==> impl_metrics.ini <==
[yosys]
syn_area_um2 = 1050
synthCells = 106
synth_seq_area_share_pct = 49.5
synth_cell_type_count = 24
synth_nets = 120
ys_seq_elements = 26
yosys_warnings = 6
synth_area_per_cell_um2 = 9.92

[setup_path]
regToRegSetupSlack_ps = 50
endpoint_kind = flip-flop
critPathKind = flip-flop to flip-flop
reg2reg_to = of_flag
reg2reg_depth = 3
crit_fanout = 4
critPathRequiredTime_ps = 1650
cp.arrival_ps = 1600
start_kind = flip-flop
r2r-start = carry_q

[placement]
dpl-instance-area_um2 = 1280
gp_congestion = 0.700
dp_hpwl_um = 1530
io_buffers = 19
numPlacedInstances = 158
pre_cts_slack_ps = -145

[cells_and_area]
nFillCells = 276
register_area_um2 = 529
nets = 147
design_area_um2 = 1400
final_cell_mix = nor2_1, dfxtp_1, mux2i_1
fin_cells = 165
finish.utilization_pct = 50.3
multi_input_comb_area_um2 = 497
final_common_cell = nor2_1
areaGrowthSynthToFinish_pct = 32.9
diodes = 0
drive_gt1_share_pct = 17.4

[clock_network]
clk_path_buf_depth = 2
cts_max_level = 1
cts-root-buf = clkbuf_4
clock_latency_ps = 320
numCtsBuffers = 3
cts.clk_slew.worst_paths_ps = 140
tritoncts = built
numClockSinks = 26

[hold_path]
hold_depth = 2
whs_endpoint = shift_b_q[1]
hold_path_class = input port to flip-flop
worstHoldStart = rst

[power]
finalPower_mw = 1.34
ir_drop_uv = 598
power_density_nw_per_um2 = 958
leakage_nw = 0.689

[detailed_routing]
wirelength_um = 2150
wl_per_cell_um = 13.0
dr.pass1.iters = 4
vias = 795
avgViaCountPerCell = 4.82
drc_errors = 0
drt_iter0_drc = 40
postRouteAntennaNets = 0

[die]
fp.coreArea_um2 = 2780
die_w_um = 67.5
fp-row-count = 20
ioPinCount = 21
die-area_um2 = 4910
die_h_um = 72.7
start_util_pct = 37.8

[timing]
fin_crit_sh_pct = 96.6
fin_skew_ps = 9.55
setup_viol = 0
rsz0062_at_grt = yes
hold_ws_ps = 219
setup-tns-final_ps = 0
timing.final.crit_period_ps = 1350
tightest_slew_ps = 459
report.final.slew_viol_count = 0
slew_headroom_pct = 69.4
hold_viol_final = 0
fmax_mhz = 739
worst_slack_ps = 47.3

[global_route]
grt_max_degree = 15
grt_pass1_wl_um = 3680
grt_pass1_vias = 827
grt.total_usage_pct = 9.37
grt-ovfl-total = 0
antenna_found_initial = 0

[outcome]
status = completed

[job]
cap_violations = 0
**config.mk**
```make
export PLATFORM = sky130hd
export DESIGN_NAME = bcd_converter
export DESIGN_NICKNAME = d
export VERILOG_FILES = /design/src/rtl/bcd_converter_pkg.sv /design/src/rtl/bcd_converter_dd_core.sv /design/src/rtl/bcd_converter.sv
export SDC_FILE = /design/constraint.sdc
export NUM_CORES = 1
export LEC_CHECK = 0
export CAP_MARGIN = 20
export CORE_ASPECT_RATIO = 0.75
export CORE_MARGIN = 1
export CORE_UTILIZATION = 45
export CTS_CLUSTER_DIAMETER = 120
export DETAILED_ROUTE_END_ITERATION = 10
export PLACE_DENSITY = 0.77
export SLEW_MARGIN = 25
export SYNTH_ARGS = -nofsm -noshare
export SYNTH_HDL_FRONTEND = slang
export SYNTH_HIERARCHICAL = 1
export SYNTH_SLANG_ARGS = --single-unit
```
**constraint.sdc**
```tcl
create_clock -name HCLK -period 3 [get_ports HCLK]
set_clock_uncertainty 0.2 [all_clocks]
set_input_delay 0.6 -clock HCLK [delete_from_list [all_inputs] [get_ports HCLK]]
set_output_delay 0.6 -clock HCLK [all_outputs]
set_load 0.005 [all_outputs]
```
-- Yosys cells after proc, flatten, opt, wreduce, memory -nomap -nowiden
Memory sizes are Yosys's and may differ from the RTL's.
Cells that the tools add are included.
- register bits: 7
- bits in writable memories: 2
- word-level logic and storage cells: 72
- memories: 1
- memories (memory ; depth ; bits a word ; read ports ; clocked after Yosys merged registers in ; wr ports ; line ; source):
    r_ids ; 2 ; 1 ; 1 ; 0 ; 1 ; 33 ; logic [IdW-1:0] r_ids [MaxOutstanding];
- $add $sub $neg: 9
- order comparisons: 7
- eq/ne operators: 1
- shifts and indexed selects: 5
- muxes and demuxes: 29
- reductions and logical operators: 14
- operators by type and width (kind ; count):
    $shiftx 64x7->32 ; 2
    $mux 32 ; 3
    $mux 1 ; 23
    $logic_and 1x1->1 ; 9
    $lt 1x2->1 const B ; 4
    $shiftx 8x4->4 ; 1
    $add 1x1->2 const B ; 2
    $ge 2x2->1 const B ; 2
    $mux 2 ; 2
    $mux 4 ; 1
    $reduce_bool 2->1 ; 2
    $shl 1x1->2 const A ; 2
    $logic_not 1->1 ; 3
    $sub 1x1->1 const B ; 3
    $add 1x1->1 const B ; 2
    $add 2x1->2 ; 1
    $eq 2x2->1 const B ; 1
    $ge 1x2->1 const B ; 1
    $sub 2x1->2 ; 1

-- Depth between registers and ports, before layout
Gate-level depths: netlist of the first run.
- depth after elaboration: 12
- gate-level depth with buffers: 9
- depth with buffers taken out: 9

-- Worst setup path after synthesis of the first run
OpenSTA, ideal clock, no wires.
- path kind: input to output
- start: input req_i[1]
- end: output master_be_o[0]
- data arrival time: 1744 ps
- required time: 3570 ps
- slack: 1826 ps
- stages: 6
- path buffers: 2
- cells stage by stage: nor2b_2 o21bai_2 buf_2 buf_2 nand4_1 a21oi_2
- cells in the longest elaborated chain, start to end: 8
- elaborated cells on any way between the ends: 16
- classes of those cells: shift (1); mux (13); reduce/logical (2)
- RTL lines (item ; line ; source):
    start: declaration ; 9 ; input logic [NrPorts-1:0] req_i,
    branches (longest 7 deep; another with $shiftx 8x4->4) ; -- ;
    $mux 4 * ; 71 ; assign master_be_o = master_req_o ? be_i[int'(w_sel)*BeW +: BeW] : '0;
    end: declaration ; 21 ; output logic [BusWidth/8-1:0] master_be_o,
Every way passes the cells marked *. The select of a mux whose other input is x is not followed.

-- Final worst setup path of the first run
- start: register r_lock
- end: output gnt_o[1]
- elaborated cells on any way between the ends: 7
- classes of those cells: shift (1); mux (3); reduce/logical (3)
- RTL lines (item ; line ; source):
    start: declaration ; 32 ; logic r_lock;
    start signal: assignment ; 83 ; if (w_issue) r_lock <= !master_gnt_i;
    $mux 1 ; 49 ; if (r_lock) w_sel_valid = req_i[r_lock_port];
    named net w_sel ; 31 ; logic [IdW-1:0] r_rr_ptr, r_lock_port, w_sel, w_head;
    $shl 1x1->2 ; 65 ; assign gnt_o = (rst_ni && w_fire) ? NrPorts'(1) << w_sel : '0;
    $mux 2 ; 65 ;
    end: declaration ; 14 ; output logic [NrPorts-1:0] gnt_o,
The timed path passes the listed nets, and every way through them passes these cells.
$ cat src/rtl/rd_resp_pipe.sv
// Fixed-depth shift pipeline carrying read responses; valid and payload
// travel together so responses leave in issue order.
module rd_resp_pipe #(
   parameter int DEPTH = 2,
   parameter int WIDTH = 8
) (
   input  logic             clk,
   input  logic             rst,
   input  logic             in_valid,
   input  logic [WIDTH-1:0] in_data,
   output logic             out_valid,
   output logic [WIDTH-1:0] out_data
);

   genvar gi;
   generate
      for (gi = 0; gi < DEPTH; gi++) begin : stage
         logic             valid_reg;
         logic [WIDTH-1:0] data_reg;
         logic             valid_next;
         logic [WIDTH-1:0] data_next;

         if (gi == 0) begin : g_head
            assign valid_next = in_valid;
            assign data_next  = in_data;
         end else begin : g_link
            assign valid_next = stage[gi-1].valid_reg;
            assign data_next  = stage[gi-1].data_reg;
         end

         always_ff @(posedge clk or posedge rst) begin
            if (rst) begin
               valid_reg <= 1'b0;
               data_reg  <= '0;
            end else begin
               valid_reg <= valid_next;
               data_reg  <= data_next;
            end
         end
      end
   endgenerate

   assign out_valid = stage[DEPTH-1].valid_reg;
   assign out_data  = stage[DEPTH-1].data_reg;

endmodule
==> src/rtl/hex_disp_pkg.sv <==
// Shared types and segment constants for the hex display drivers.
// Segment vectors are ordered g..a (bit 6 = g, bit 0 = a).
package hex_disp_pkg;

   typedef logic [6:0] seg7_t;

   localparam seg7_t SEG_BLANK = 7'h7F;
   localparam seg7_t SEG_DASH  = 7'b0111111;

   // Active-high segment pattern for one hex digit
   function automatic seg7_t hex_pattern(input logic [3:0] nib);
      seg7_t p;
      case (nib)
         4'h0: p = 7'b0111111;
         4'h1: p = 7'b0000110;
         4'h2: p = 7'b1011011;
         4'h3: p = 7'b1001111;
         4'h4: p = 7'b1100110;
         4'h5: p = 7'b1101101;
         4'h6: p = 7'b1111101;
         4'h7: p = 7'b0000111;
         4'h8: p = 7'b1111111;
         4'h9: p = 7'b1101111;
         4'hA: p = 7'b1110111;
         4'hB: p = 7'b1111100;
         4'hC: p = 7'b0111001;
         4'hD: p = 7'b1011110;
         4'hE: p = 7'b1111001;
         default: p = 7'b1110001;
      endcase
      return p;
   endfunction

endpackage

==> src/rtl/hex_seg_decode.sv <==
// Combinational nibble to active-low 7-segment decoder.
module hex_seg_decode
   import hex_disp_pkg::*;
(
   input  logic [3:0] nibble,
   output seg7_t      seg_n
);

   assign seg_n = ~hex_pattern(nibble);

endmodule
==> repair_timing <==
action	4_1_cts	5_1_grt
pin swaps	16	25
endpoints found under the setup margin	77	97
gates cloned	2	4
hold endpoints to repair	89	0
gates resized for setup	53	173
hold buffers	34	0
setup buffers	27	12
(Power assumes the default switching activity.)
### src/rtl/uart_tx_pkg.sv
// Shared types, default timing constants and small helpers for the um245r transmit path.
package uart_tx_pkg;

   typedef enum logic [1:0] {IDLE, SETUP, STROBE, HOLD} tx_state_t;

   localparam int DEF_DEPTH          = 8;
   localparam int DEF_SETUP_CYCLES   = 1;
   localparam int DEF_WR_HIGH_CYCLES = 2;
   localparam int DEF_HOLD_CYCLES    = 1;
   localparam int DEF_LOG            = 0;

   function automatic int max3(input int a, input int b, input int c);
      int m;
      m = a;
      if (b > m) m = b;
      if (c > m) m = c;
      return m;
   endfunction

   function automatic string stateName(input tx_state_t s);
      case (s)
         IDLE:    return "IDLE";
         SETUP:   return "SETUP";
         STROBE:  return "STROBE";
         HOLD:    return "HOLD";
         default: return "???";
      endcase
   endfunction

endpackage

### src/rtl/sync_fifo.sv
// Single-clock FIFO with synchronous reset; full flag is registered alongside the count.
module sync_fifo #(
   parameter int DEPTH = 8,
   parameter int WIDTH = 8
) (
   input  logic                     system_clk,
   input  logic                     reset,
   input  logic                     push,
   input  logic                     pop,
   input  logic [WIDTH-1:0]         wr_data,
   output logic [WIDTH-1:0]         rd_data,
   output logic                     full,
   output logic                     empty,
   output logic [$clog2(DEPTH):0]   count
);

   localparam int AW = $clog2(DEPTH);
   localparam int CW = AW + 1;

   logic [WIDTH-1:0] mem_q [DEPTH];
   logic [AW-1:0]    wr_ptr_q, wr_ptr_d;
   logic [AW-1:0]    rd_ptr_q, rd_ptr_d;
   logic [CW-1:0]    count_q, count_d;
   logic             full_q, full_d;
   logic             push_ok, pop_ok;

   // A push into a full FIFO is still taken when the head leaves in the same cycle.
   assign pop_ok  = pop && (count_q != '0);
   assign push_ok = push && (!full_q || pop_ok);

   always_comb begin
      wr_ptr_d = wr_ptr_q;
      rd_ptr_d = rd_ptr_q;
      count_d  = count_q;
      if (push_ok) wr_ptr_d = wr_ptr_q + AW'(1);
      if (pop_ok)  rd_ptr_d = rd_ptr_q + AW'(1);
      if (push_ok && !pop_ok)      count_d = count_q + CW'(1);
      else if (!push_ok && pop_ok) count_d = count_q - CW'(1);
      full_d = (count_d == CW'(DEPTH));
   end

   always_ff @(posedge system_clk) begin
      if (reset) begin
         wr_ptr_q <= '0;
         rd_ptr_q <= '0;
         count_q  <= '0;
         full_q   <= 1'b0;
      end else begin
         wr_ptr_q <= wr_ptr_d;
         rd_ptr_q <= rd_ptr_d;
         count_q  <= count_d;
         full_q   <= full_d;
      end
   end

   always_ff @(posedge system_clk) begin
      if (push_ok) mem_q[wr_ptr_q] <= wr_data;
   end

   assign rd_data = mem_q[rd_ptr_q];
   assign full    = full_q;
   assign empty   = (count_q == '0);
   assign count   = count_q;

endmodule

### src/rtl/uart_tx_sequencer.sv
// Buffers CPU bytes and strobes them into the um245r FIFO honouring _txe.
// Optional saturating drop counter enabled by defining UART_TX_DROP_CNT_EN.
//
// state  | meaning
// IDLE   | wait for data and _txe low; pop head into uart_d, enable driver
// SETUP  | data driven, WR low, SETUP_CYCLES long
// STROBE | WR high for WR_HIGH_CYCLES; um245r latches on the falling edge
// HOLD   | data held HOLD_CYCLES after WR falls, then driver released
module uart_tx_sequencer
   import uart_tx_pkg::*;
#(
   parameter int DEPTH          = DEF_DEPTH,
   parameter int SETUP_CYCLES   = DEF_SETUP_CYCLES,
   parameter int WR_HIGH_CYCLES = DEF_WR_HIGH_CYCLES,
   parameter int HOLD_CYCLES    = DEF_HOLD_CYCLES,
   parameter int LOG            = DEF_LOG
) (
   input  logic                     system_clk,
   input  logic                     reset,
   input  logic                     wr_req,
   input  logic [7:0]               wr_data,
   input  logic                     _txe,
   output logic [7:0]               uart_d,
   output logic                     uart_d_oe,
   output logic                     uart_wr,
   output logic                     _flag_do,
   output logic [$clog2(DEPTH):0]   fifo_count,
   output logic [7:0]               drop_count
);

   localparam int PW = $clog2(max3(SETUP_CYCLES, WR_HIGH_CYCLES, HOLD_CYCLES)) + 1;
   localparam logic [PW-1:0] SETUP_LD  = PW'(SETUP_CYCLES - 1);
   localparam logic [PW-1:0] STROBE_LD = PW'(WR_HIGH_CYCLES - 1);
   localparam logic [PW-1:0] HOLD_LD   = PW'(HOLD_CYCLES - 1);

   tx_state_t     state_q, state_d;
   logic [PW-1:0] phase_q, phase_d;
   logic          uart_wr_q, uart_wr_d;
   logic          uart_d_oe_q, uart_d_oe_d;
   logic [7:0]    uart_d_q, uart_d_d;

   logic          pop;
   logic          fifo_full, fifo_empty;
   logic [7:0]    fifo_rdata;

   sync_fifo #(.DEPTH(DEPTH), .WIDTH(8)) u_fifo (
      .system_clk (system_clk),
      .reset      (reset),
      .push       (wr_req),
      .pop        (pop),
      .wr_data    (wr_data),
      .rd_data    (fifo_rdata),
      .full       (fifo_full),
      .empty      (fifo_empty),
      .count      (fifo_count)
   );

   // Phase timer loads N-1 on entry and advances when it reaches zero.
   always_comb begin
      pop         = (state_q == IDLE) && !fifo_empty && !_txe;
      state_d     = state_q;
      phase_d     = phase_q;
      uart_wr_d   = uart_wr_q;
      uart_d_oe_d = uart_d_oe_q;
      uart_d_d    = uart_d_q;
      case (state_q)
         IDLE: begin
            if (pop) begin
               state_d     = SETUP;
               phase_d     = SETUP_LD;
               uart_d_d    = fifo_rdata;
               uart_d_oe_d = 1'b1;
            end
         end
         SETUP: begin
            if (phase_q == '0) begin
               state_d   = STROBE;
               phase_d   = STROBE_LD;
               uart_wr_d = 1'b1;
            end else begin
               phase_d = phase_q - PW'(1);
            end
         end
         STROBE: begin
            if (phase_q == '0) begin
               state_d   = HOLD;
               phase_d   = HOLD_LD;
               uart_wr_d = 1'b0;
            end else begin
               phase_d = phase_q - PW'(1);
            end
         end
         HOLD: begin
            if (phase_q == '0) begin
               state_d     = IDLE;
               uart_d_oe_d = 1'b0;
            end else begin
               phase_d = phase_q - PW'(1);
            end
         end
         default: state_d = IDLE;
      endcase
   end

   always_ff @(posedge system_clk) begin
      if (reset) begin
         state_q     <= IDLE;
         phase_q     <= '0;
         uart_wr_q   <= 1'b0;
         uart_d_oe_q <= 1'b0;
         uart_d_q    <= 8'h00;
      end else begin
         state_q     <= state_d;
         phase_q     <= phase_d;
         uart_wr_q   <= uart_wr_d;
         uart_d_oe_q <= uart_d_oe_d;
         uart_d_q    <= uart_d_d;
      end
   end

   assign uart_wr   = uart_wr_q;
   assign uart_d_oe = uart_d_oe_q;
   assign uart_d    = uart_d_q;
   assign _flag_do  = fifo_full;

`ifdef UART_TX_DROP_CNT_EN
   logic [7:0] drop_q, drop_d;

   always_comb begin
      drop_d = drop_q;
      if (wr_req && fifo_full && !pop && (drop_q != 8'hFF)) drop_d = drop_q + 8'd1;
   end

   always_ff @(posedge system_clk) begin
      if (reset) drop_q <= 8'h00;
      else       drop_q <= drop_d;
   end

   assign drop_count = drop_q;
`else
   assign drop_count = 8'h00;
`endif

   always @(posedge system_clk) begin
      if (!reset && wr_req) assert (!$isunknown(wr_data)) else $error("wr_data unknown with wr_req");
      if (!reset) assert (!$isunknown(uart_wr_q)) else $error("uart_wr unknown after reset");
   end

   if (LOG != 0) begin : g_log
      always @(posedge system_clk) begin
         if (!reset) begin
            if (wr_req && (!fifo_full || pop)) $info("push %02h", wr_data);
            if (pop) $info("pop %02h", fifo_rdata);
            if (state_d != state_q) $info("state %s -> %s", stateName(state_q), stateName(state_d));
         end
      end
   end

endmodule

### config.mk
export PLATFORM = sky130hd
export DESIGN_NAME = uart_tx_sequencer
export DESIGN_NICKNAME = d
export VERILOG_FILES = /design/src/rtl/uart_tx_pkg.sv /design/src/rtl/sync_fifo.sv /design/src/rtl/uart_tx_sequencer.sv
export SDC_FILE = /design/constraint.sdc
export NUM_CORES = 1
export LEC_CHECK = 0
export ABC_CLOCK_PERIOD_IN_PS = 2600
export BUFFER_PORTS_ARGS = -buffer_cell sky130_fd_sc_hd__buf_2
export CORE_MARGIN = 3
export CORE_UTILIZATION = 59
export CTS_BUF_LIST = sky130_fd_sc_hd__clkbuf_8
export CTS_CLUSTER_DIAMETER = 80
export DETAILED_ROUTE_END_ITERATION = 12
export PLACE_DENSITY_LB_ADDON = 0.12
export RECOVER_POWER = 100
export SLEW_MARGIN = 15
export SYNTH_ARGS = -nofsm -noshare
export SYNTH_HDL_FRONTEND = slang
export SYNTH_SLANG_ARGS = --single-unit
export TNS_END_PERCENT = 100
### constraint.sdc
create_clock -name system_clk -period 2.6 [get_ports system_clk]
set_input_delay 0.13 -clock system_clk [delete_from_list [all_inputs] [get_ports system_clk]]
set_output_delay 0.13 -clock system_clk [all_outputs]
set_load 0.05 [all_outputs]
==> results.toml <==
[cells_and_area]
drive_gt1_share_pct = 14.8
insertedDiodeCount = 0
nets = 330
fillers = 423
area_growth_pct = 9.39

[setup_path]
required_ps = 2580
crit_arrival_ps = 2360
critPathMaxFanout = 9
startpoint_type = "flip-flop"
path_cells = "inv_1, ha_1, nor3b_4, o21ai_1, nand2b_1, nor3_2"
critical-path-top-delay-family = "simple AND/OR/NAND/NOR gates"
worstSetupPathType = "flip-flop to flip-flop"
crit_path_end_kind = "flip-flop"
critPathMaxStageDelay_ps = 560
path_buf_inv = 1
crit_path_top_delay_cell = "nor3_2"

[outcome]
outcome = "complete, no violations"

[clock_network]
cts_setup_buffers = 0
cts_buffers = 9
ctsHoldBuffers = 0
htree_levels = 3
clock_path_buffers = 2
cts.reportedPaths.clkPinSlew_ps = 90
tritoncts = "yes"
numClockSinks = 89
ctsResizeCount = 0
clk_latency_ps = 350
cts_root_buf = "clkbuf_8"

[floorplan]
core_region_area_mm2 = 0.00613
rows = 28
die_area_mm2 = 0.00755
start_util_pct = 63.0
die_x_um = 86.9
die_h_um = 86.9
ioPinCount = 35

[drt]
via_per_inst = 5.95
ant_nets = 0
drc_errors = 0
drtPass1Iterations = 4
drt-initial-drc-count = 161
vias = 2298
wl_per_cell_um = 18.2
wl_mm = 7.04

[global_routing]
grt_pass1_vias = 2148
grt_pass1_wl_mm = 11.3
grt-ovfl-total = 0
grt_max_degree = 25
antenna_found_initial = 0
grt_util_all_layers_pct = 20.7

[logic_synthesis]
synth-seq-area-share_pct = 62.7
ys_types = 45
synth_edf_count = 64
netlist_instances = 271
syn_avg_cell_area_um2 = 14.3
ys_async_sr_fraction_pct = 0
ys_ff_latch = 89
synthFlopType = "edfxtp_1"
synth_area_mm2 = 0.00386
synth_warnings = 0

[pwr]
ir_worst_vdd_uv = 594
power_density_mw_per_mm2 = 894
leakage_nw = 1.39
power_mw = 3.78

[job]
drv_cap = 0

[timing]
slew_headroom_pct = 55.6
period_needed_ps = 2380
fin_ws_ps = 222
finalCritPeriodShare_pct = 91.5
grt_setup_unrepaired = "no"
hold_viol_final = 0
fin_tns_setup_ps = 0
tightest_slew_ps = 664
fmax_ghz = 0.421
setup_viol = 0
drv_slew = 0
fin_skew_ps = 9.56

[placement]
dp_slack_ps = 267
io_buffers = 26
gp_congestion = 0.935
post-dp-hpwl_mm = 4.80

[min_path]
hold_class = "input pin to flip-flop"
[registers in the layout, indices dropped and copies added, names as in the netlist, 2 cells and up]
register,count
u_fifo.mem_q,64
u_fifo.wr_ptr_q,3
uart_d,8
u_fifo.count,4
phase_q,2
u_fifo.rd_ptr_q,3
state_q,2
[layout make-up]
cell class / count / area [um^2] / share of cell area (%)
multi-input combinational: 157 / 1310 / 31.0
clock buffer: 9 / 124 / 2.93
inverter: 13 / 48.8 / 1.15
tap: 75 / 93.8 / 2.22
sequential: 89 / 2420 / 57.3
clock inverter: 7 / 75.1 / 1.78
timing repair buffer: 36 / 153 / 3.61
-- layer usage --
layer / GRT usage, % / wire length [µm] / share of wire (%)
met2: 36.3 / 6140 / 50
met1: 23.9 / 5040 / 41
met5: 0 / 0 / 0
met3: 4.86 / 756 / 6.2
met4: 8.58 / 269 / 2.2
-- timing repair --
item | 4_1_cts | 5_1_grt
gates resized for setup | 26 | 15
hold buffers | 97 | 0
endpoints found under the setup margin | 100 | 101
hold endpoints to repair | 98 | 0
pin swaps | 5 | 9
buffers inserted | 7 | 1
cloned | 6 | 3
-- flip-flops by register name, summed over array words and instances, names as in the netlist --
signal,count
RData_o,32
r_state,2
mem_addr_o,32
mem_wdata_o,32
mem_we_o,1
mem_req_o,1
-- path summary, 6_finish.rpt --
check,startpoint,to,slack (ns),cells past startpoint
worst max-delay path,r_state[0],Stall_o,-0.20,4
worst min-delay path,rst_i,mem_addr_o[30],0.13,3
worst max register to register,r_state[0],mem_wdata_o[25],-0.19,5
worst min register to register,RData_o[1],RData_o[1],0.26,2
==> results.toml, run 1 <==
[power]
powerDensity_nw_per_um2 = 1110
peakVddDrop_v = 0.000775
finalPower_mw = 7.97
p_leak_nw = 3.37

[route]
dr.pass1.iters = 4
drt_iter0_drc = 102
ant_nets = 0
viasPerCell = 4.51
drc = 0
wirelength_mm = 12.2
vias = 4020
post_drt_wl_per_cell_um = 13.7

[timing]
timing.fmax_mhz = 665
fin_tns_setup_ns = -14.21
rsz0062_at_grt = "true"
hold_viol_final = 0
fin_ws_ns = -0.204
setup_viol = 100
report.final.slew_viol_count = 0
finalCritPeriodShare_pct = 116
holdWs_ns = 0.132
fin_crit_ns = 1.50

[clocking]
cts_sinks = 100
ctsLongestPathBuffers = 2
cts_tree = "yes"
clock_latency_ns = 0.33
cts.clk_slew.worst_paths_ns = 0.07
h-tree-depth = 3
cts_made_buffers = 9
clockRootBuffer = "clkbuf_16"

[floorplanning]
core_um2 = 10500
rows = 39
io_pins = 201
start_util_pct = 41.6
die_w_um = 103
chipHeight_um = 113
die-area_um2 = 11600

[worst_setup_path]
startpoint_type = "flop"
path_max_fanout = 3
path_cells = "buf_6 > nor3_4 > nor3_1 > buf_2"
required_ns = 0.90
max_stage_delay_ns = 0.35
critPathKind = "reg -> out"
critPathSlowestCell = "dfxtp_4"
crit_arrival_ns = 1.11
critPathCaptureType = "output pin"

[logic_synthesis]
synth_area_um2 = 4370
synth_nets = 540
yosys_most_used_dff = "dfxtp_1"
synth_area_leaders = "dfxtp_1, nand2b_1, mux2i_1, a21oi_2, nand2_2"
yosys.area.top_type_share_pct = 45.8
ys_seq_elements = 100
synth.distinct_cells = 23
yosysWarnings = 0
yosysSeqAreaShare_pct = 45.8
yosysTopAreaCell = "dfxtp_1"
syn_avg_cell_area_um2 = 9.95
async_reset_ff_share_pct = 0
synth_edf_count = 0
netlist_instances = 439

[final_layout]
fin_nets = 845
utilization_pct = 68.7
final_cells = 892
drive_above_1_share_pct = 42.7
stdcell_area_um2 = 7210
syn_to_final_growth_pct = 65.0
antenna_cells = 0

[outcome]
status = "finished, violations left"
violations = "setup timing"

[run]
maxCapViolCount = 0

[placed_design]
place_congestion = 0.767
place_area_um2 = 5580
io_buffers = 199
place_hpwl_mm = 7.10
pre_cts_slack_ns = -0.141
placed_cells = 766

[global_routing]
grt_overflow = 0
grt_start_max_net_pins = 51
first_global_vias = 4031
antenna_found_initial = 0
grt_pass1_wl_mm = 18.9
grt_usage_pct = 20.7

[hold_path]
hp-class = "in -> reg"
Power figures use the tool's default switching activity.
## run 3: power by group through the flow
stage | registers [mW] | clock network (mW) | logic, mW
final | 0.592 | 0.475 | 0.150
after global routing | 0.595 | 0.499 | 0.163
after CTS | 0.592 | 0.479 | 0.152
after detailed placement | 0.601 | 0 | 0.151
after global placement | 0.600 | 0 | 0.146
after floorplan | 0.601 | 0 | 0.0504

^^^^

From the line holding "die_w_um = 103" to the line holding "yosysSeqAreaShare_pct = 45.8", inclusive, restate each line above exactly as written.

die_w_um = 103
chipHeight_um = 113
die-area_um2 = 11600

[worst_setup_path]
startpoint_type = "flop"
path_max_fanout = 3
path_cells = "buf_6 > nor3_4 > nor3_1 > buf_2"
required_ns = 0.90
max_stage_delay_ns = 0.35
critPathKind = "reg -> out"
critPathSlowestCell = "dfxtp_4"
crit_arrival_ns = 1.11
critPathCaptureType = "output pin"

[logic_synthesis]
synth_area_um2 = 4370
synth_nets = 540
yosys_most_used_dff = "dfxtp_1"
synth_area_leaders = "dfxtp_1, nand2b_1, mux2i_1, a21oi_2, nand2_2"
yosys.area.top_type_share_pct = 45.8
ys_seq_elements = 100
synth.distinct_cells = 23
yosysWarnings = 0
yosysSeqAreaShare_pct = 45.8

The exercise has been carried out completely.